Ed è in questo documento che il giudice Ruberto ha sottolineato che stando a quanto emerge da un punto di vista letterale dalle diverse norme che si sono susseguite, l’immunità per ArcelorMittal che ora gestisce l’ex Ilva di Taranto scadrà il prossimo 30 marzo. Lo stesso magistrato, però, ha parlato di un incomprensibile “scollamento” tra questo dato letterale e l’interpretazione logica fatta dall’avvocatura dello Stato che nel parere fornito il 21 agosto 2018 al ministero dello Sviluppo Economico ha dichiarato che l’immunità penale per i gestori “operi per tutto l’arco temporale in cui l’aggiudicatario sarà chiamato ad attuare le prescrizioni ambientali impartite dall’amministrazione” e cioè  quindi “coincidente con la data di scadenza dell’autorizzazione integrata ambientale in corso di validità” che è fissata per il 23 agosto 2023.

Nella conferenza stampa Bonelli ha aggiunto che tutto questo sia noto al ministro dell’Ambiente Costa: “È  chiaro – conclude – che da oggi si apre una questione molto importante: la rinnoveranno o non la rinnoveranno? Io sono sicuro che non la rinnoveranno”. Parole che in sostanza sembrano una risposta alle dichiarazioni rilasciate dal ministro del Sud, Lezzi, pochi giorni con le quali aveva affermato che il governo avrebbe abolito lo scudo per i nuovi padroni dell’acciaio tarantino.
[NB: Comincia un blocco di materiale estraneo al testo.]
This design comes from an exercise in tuning for small area, a short achievable clock period and few clock cycles per item on the open sky130 flow, not from production work.
In this exercise RTL edits were held to simulation tests only and were not proved equivalent to the original.

==> flow/design.v <==
`timescale 1ns / 1ps
package nps_pkg;
    localparam int PATH_DEPTH_DEF  = 64;
    localparam int COORD_WIDTH_DEF = 24;
    localparam int PATH_LEN_W  = 7;
    localparam int LOOKAHEAD_W = 23;
    localparam int CFG_DATA_W  = 23;
    localparam int INDEX_W     = 6;
    localparam int RATIO_FRAC  = 16;
    localparam int RATIO_W     = 32;
    localparam logic [LOOKAHEAD_W-1:0] LOOKAHEAD_RST = 23'd256;
    localparam logic OP_WRITE = 1'b0;
    localparam logic OP_QUERY = 1'b1;
    localparam logic CFG_PATH_LENGTH = 1'b0;
    localparam logic CFG_LOOKAHEAD   = 1'b1;
endpackage
`timescale 1ns / 1ps
module nps_ram #(
    parameter int WIDTH = 48,
    parameter int DEPTH = 64
) (
    input  logic                     clk,
    input  logic                     we,
    input  logic [$clog2(DEPTH)-1:0] waddr,
    input  logic [WIDTH-1:0]         wdata,
    input  logic [$clog2(DEPTH)-1:0] raddr,
    output logic [WIDTH-1:0]         rdata
);
    logic [WIDTH-1:0] mem [DEPTH];
    always_ff @(posedge clk)
    begin
        if (we)
        begin
            mem[waddr] <= wdata;
        end
        rdata <= mem[raddr];
    end
endmodule
`timescale 1ns / 1ps
module nps_dist #(
    parameter int COORD_WIDTH = nps_pkg::COORD_WIDTH_DEF
) (
    input  logic                          clk,
    input  logic                          rst_n,
    input  logic                          start,
    input  logic signed [COORD_WIDTH-1:0] ax,
    input  logic signed [COORD_WIDTH-1:0] ay,
    input  logic signed [COORD_WIDTH-1:0] bx,
    input  logic signed [COORD_WIDTH-1:0] by,
    output logic                          done,
    output logic [COORD_WIDTH:0]          root
);
    localparam int MW  = COORD_WIDTH + 1;
    localparam int RW  = 2 * MW;
    localparam int RMW = MW + 3;
    localparam int CNW = $clog2(MW + 1);
    localparam logic [1:0] P_IDLE = 2'd0;
    localparam logic [1:0] P_SQ   = 2'd1;
    localparam logic [1:0] P_SUM  = 2'd2;
    localparam logic [1:0] P_ROOT = 2'd3;
    logic [1:0]            phase_reg;
    logic [CNW-1:0]        cnt_reg;
    logic                  done_reg;
    logic [MW-1:0]         mx_reg, my_reg, root_reg;
    logic [RW-1:0]         sx_reg, sy_reg, rad_reg;
    logic [RMW-1:0]        rem_reg;
    logic signed [MW-1:0]  dx, dy;
    logic [RMW-1:0]        rem_shift, trial;
    assign dx = {ax[COORD_WIDTH-1], ax} - {bx[COORD_WIDTH-1], bx};
    assign dy = {ay[COORD_WIDTH-1], ay} - {by[COORD_WIDTH-1], by};
    assign rem_shift = {rem_reg[RMW-3:0], rad_reg[RW-1:RW-2]};
    assign trial     = RMW'({root_reg, 2'b01});
    assign done = done_reg;
    assign root = root_reg;
    always_ff @(posedge clk or negedge rst_n)
    begin
        if (!rst_n)
        begin
            phase_reg <= P_IDLE;
            done_reg  <= 1'b0;
            cnt_reg   <= '0;
        end
        else
        begin
            done_reg <= 1'b0;
            case (phase_reg)
                P_IDLE:
                begin
                    if (start)
                    begin
                        mx_reg    <= dx[MW-1] ? MW'(-dx) : MW'(dx);
                        my_reg    <= dy[MW-1] ? MW'(-dy) : MW'(dy);
                        phase_reg <= P_SQ;
                    end
                end
                P_SQ:
                begin
                    sx_reg    <= RW'(mx_reg) * RW'(mx_reg);
                    sy_reg    <= RW'(my_reg) * RW'(my_reg);
                    phase_reg <= P_SUM;
                end
                P_SUM:
                begin
                    rad_reg   <= sx_reg + sy_reg;
                    rem_reg   <= '0;
                    root_reg  <= '0;
                    cnt_reg   <= CNW'(MW - 1);
                    phase_reg <= P_ROOT;
                end
                P_ROOT:
                begin
                    rad_reg <= {rad_reg[RW-3:0], 2'b00};
                    if (rem_shift >= trial)
                    begin
                        rem_reg  <= rem_shift - trial;
                        root_reg <= {root_reg[MW-2:0], 1'b1};
                    end
                    else
                    begin
                        rem_reg  <= rem_shift;
                        root_reg <= {root_reg[MW-2:0], 1'b0};
                    end
                    if (cnt_reg == '0)
                    begin
                        done_reg  <= 1'b1;
                        phase_reg <= P_IDLE;
                    end
                    else
                    begin
                        cnt_reg <= cnt_reg - 1'b1;
                    end
                end
                default:
                begin
                    phase_reg <= P_IDLE;
                end
            endcase
        end
    end
endmodule
`timescale 1ns / 1ps
module nps_div #(
    parameter int COORD_WIDTH = nps_pkg::COORD_WIDTH_DEF
) (
    input  logic                              clk,
    input  logic                              rst_n,
    input  logic                              start,
    input  logic [COORD_WIDTH+1:0]            num,
    input  logic [COORD_WIDTH:0]              den,
    output logic                              done,
    output logic [nps_pkg::RATIO_W-1:0]       quo
);
    localparam int DSW = COORD_WIDTH + 1;
    localparam int QW  = COORD_WIDTH + 2 + nps_pkg::RATIO_FRAC;
    localparam int QXW = (QW > nps_pkg::RATIO_W) ? QW : nps_pkg::RATIO_W;
    localparam int CNW = $clog2(QW + 1);
    localparam logic [QXW-1:0] RMAX = QXW'(64'hFFFF_FFFF);
    logic           busy_reg, done_reg;
    logic [CNW-1:0] cnt_reg;
    logic [QW-1:0]  dvd_reg, q_reg;
    logic [DSW-1:0] den_reg, rem_reg;
    logic [DSW:0]   r;
    logic [QXW-1:0] qx;
    assign r  = {rem_reg, dvd_reg[QW-1]};
    assign qx = QXW'(q_reg);
    assign done = done_reg;
    assign quo  = (qx > RMAX) ? {nps_pkg::RATIO_W{1'b1}} : nps_pkg::RATIO_W'(qx);
    always_ff @(posedge clk or negedge rst_n)
    begin
        if (!rst_n)
        begin
            busy_reg <= 1'b0;
            done_reg <= 1'b0;
            cnt_reg  <= '0;
        end
        else
        begin
            done_reg <= 1'b0;
            if (!busy_reg)
            begin
                if (start)
                begin
                    dvd_reg  <= {num, {nps_pkg::RATIO_FRAC{1'b0}}};
                    den_reg  <= den;
                    rem_reg  <= '0;
                    q_reg    <= '0;
                    cnt_reg  <= CNW'(QW - 1);
                    busy_reg <= 1'b1;
                end
            end
            else
            begin
                dvd_reg <= {dvd_reg[QW-2:0], 1'b0};
                if (r >= {1'b0, den_reg})
                begin
                    rem_reg <= DSW'(r - {1'b0, den_reg});
                    q_reg   <= {q_reg[QW-2:0], 1'b1};
                end
                else
                begin
                    rem_reg <= DSW'(r);
                    q_reg   <= {q_reg[QW-2:0], 1'b0};
                end
                if (cnt_reg == '0)
                begin
                    busy_reg <= 1'b0;
                    done_reg <= 1'b1;
                end
                else
                begin
                    cnt_reg <= cnt_reg - 1'b1;
                end
            end
        end
    end
endmodule
`timescale 1ns / 1ps
module nearest_path_segment_search_top #(
    parameter int PATH_DEPTH  = nps_pkg::PATH_DEPTH_DEF,
    parameter int COORD_WIDTH = nps_pkg::COORD_WIDTH_DEF
) (
    input  logic                              clk,
    input  logic                              rst_n,
    input  logic                              cfg_we,
    input  logic                              cfg_index,
    input  logic [nps_pkg::CFG_DATA_W-1:0]    cfg_data,
    input  logic                              in_valid,
    output logic                              in_ready,
    input  logic                              opcode,
    input  logic [nps_pkg::INDEX_W-1:0]       point_index,
    input  logic signed [COORD_WIDTH-1:0]     coord_x,
    input  logic signed [COORD_WIDTH-1:0]     coord_y,
    output logic                              out_valid,
    input  logic                              out_ready,
    output logic [nps_pkg::INDEX_W-1:0]       target_index
);
    localparam int AW  = $clog2(PATH_DEPTH);
    localparam int NW  = AW + 1;
    localparam int CW  = COORD_WIDTH;
    localparam int DSW = CW + 1;
    localparam int SMW = CW + 2;
    localparam int LW  = (DSW > nps_pkg::LOOKAHEAD_W) ? DSW : nps_pkg::LOOKAHEAD_W;
    localparam logic [3:0] S_IDLE = 4'd0;
    localparam logic [3:0] S_LDA  = 4'd1;
    localparam logic [3:0] S_CAPA = 4'd2;
    localparam logic [3:0] S_WDI  = 4'd3;
    localparam logic [3:0] S_LDB  = 4'd4;
    localparam logic [3:0] S_CAPB = 4'd5;
    localparam logic [3:0] S_WDJ  = 4'd6;
    localparam logic [3:0] S_WDIJ = 4'd7;
    localparam logic [3:0] S_WDIV = 4'd8;
    localparam logic [3:0] S_NEXT = 4'd9;
    localparam logic [3:0] S_OUT  = 4'd10;
    logic [3:0]                 state_reg;
    logic [nps_pkg::PATH_LEN_W-1:0]      path_length_reg;
    logic [nps_pkg::LOOKAHEAD_W-1:0]     lookahead_reg;
    logic [NW-1:0]              n_reg, seg_reg, best_end_reg, result_reg;
    logic [AW-1:0]              rd_addr_reg;
    logic                       found_reg, out_valid_reg;
    logic [nps_pkg::RATIO_W-1:0]         best_ratio_reg;
    logic [nps_pkg::INDEX_W-1:0]         target_reg;
    logic signed [CW-1:0]       rx_reg, ry_reg, ax_reg, ay_reg, bx_reg, by_reg;
    logic [DSW-1:0]             di_reg, dj_reg;
    logic                       accept, ram_we, more;
    logic [NW-1:0]              n_in;
    logic [2*CW-1:0]            rdata;
    logic signed [CW-1:0]       rd_x, rd_y, d_ax, d_ay, d_bx, d_by;
    logic                       dist_start, dist_done, div_done;
    logic [DSW-1:0]             dist_root;
    logic [SMW-1:0]             sum, num;
    logic [nps_pkg::RATIO_W-1:0]         ratio;
    logic                       out_load;
    assign in_ready     = (state_reg == S_IDLE);
    assign accept       = in_valid && in_ready;
    assign out_valid    = out_valid_reg;
    assign target_index = target_reg;
    assign n_in = (32'(path_length_reg) > PATH_DEPTH) ? NW'(PATH_DEPTH)
                                                     : NW'(path_length_reg);
    assign ram_we = accept && (opcode == nps_pkg::OP_WRITE) && (32'(point_index) < PATH_DEPTH);
    nps_ram #(
        .WIDTH (2 * CW),
        .DEPTH (PATH_DEPTH)
    ) u_ram (
        .clk   (clk),
        .we    (ram_we),
        .waddr (AW'(point_index)),
        .wdata ({coord_x, coord_y}),
        .raddr (rd_addr_reg),
        .rdata (rdata)
    );
    assign rd_x = rdata[2*CW-1:CW];
    assign rd_y = rdata[CW-1:0];
    assign dist_start = (state_reg == S_CAPA) || (state_reg == S_CAPB)
                     || ((state_reg == S_WDJ) && dist_done);
    assign d_ax = (state_reg == S_WDJ) ? ax_reg : rd_x;
    assign d_ay = (state_reg == S_WDJ) ? ay_reg : rd_y;
    assign d_bx = (state_reg == S_WDJ) ? bx_reg : rx_reg;
    assign d_by = (state_reg == S_WDJ) ? by_reg : ry_reg;
    nps_dist #(
        .COORD_WIDTH (CW)
    ) u_dist (
        .clk   (clk),
        .rst_n (rst_n),
        .start (dist_start),
        .ax    (d_ax),
        .ay    (d_ay),
        .bx    (d_bx),
        .by    (d_by),
        .done  (dist_done),
        .root  (dist_root)
    );
    assign sum = SMW'(di_reg) + SMW'(dj_reg);
    assign num = (sum > SMW'(dist_root)) ? (sum - SMW'(dist_root)) : '0;
    nps_div #(
        .COORD_WIDTH (CW)
    ) u_div (
        .clk   (clk),
        .rst_n (rst_n),
        .start ((state_reg == S_WDIJ) && dist_done && (dist_root != '0)),
        .num   (num),
        .den   (dist_root),
        .done  (div_done),
        .quo   (ratio)
    );
    assign more = ((NW + 1)'(seg_reg) + (NW + 1)'(2)) < (NW + 1)'(n_reg);
    assign out_load = (state_reg == S_OUT) && (!out_valid_reg || out_ready);
    always_ff @(posedge clk or negedge rst_n)
    begin
        if (!rst_n)
        begin
            path_length_reg <= '0;
            lookahead_reg   <= nps_pkg::LOOKAHEAD_RST;
        end
        else if (cfg_we)
        begin
            case (cfg_index)
                nps_pkg::CFG_PATH_LENGTH: path_length_reg <= cfg_data[nps_pkg::PATH_LEN_W-1:0];
                nps_pkg::CFG_LOOKAHEAD:   lookahead_reg   <= cfg_data[nps_pkg::LOOKAHEAD_W-1:0];
                default:         ;
            endcase
        end
    end
    always_ff @(posedge clk or negedge rst_n)
    begin
        if (!rst_n)
        begin
            out_valid_reg <= 1'b0;
        end
        else if (out_load)
        begin
            out_valid_reg <= 1'b1;
            target_reg    <= nps_pkg::INDEX_W'(result_reg);
        end
        else if (out_ready)
        begin
            out_valid_reg <= 1'b0;
        end
    end
    always_ff @(posedge clk or negedge rst_n)
    begin
        if (!rst_n)
        begin
            state_reg   <= S_IDLE;
            found_reg   <= 1'b0;
            rd_addr_reg <= '0;
        end
        else
        begin
            case (state_reg)
                S_IDLE:
                begin
                    if (accept && (opcode == nps_pkg::OP_QUERY))
                    begin
                        rx_reg      <= coord_x;
                        ry_reg      <= coord_y;
                        n_reg       <= n_in;
                        seg_reg     <= '0;
                        found_reg   <= 1'b0;
                        rd_addr_reg <= '0;
                        if (n_in < NW'(2))
                        begin
                            result_reg <= '0;
                            state_reg  <= S_OUT;
                        end
                        else
                        begin
                            state_reg <= S_LDA;
                        end
                    end
                end
                S_LDA:
                begin
                    state_reg <= S_CAPA;
                end
                S_CAPA:
                begin
                    ax_reg    <= rd_x;
                    ay_reg    <= rd_y;
                    state_reg <= S_WDI;
                end
                S_WDI:
                begin
                    if (dist_done)
                    begin
                        di_reg      <= dist_root;
                        rd_addr_reg <= AW'(seg_reg + 1'b1);
                        state_reg   <= S_LDB;
                    end
                end
                S_LDB:
                begin
                    state_reg <= S_CAPB;
                end
                S_CAPB:
                begin
                    bx_reg    <= rd_x;
                    by_reg    <= rd_y;
                    state_reg <= S_WDJ;
                end
                S_WDJ:
                begin
                    if (dist_done)
                    begin
                        dj_reg    <= dist_root;
                        state_reg <= S_WDIJ;
                    end
                end
                S_WDIJ:
                begin
                    if (dist_done)
                    begin
                        state_reg <= (dist_root == '0) ? S_NEXT : S_WDIV;
                    end
                end
                S_WDIV:
                begin
                    if (div_done)
                    begin
                        if (!found_reg || (ratio < best_ratio_reg))
                        begin
                            found_reg      <= 1'b1;
                            best_ratio_reg <= ratio;
                            if ((LW'(dj_reg) < LW'(lookahead_reg)) && more)
                            begin
                                best_end_reg <= seg_reg + NW'(2);
                            end
                            else
                            begin
                                best_end_reg <= seg_reg + NW'(1);
                            end
                        end
                        state_reg <= S_NEXT;
                    end
                end
                S_NEXT:
                begin
                    ax_reg  <= bx_reg;
                    ay_reg  <= by_reg;
                    di_reg  <= dj_reg;
                    seg_reg <= seg_reg + 1'b1;
                    if (more)
                    begin
                        rd_addr_reg <= AW'(seg_reg + NW'(2));
                        state_reg   <= S_LDB;
                    end
                    else
                    begin
                        result_reg <= found_reg ? best_end_reg : (n_reg - 1'b1);
                        state_reg  <= S_OUT;
                    end
                end
                S_OUT:
                begin
                    if (out_load)
                    begin
                        state_reg <= S_IDLE;
                    end
                end
                default:
                begin
                    state_reg <= S_IDLE;
                end
            endcase
        end
    end
endmodule
==> flow/run.sh <==
#!/bin/bash
# synth_recipe.tcl (not shown) runs the flow's synth.tcl, then flattens the netlist and writes it again
# the make line also repeats each setting of config.mk as NAME=value (left out here)
make -C /OpenROAD-flow-scripts/flow DESIGN_CONFIG=/design/flow/config.mk WORK_HOME=/design/flow/orfs CLKGATE_MAP_FILE= SYNTH_SCRIPT=/design/flow/synth_recipe.tcl finish
==> flow/config.mk <==
export PLATFORM = sky130hd
export DESIGN_NAME = nearest_path_segment_search_top
export DESIGN_NICKNAME = nearest_path_segment_search_top
export VERILOG_FILES = /design/flow/design.v
export SDC_FILE = /design/flow/constraint.sdc
export NUM_CORES = 4
export LEC_CHECK = 0
export CAP_MARGIN = 20
export CORE_MARGIN = 2
export CORE_UTILIZATION = 40
export SLEW_MARGIN = 20
==> flow/constraint.sdc <==
create_clock -name core_clock -period 10.0 [get_ports {clk}]
set_input_delay 2.0000 -clock core_clock [delete_from_list [all_inputs] [get_ports {clk}]]
set_output_delay 2.0000 -clock core_clock [all_outputs]
set_load 0.01 [all_outputs]
==> impl_metrics.toml <==
[job]
cap_viol_max_count = 0

[timing]
timing.fmax_ghz = 0.1237
slew_violations = 0
finClkSkew_ns = 0.1381
min_period_ns = 8.085
rsz0062_at_grt = "no"
slew-limit-headroom_pct = 21.51
worst_slew_pin_slew_ns = 1.177
setup_violations = 0
fin_tns_setup_ns = 0
fin_crit_sh_pct = 80.85
finalHoldViolCount = 0

[worst_hold_path]
hold_class = "reg -> reg"

[routing]
detail-route-antenna-nets = 0
via_per_inst = 5.393
wl_per_cell_um = 25.40
dr_total_vias = 101800
drt-total-wl_mm = 479.3
drc = 0
drt_iter0_markers = 9826
drt_pass1_iterations = 8

[critical_path]
crit_chain = "inv_1, nor2_1, fa_1, fa_1, inv_1, fa_1, fa_1, inv_1, fa_1, fa_1, inv_1, fa_1, inv_1, ha_1, and4_1, nand3_1, nor2_1, a22oi_1, nand4_1, a21oi_1, o31a_1, or3_1, a311o_1, xnor2_1"
cp-end-kind = "flop"
crit_slowest_cell = "edfxtp_1"
crit_family = "adder cells"
critical_path.most_common_cell = "fa_1"
critical_path_arrival_ns = 8.77
critical_path_buf_inv_count = 5
crit_path_start_kind = "flop"
required_ns = 10.68
path_class = "reg -> reg"
max_stage_delay_ns = 1.09
path_max_fanout = 22

[cts]
path_clk_slew_ns = 0.07
clock_sinks = 3803
cts_max_path_buffers = 4
cts_made_buffers = 385
insertion_delay_ns = 1.03
cts_setup_buffers = 0
cts_hold_buffers = 0
cts-root-buf = "clkbuf_16"
cts_resized = 0
htree_levels = 5
cts_tree = "done"

[yosys]
synth-edff-count = 3697
synth_area_um2 = 191300
syn_avg_cell_area_um2 = 16.06
netlist.area_leader.share_pct = 58.04
synth_cell_types = 97
synth_ff_type = "edfxtp_1"
syn_nets = 13580
yosys_register_bits = 3803
ys_warn_count = 4
synth.area.top_cells = "edfxtp_1 58%, mux4_2 12%, fa_1 9.8%"
ys_seq_area_share_pct = 59.30
syn_inst = 11910
synthArstFlopShare_pct = 1.525
synthTopCellsByCount = "3697 x edfxtp_1, 1526 x inv_1, 998 x mux4_2"
synth_top_area_cell = "edfxtp_1"
synth.most_common_cell = "edfxtp_1"

[die]
start_util_pct = 40.23
fp.dieW_um = 695.5
coreArea_um2 = 475500
num_rows = 253
die_area_um2 = 483700
die_h_um = 695.5
ios = 92

[finish]
fin_area_um2 = 213700
largest_reg_flops = 3072
fin_nets = 13820
final_layout_size_suffix_gt1_share_pct = 16.74
syn2layout_area_growth_pct = 11.73
nFillCells = 41520

[global_routing]
grt_start_max_net_pins = 130
use_met2_pct = 32.29
overflow = 0
use_met1_pct = 27.41
antenna_found_initial = 39
first_global_vias = 103700
busiest_layer = "met2"
grt_usage_pct = 19.74
grt_first_pass_wirelength_mm = 705.0
grt.met3_usage_pct = 3.661

[placement]
gp_congestion = 0.8411
postPlaceCellArea_um2 = 200800
dp_hpwl_mm = 305.8
port_buffers = 91

[pwr]
p_total_mw = 33.30
vdd_drop_max_mv = 0.1496
pwr_density_cell_nw_per_um2 = 155.8
leakage_nw = 76.44

[run_status]
status = "complete, no violations"
[cell usage in the layout, fill, tap and decap left out, drive strengths merged, types with 96 or more instances in the layout]
cell type  Yosys  routed
a21o         169     169
a21oi        295     295
and2         315     315
buf           85     276
clkbuf       373     477
clkinv         2     166
edfxtp      3697    3697
fa           938     938
ha           642     642
inv         1526    1544
mux2          96      96
mux4         998     998
nand2        782     782
nor2         370     370
o21ai        242     242
xnor2        221     221
xor2         107     107
[logic make-up after synthesis]
kind of cell	Yosys count	synth area share, %
simple gates	1977	4.924
flops	3803	59.30
buf+inv	1986	3.908
compound gates	1056	3.567
xor+xnor	328	1.502
mux	1183	12.78
fa+ha+maj	1580	14.02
Del resto a Taranto la tensione tra 5stelle e ambientalisti cresce ogni giorno. Ieri il parlamentare grillino Giovanni Vianello sui social, pur confermando che “il problema a Taranto” esiste e rappresenta “un’emergenza su cui porre la massima attenzione”, ha lanciato una stoccata sottolineando che Arpa Puglia aveva “rilevato l’uso improprio dei dati sulle emissioni da parte di Peacelink”. Una sorta di replica alle aspre contestazioni ricevute qualche settimana fa, quando proprio gli ambientalisti ionici nel corso di un incontro gli offrirono zucchero e caffè: “Perché questi sono i doni che a Taranto si offrono per tradizione – avevano spiegato – quando muore qualcuno e a Tarano i 5stelle – avevano aggiunto – sono morti”.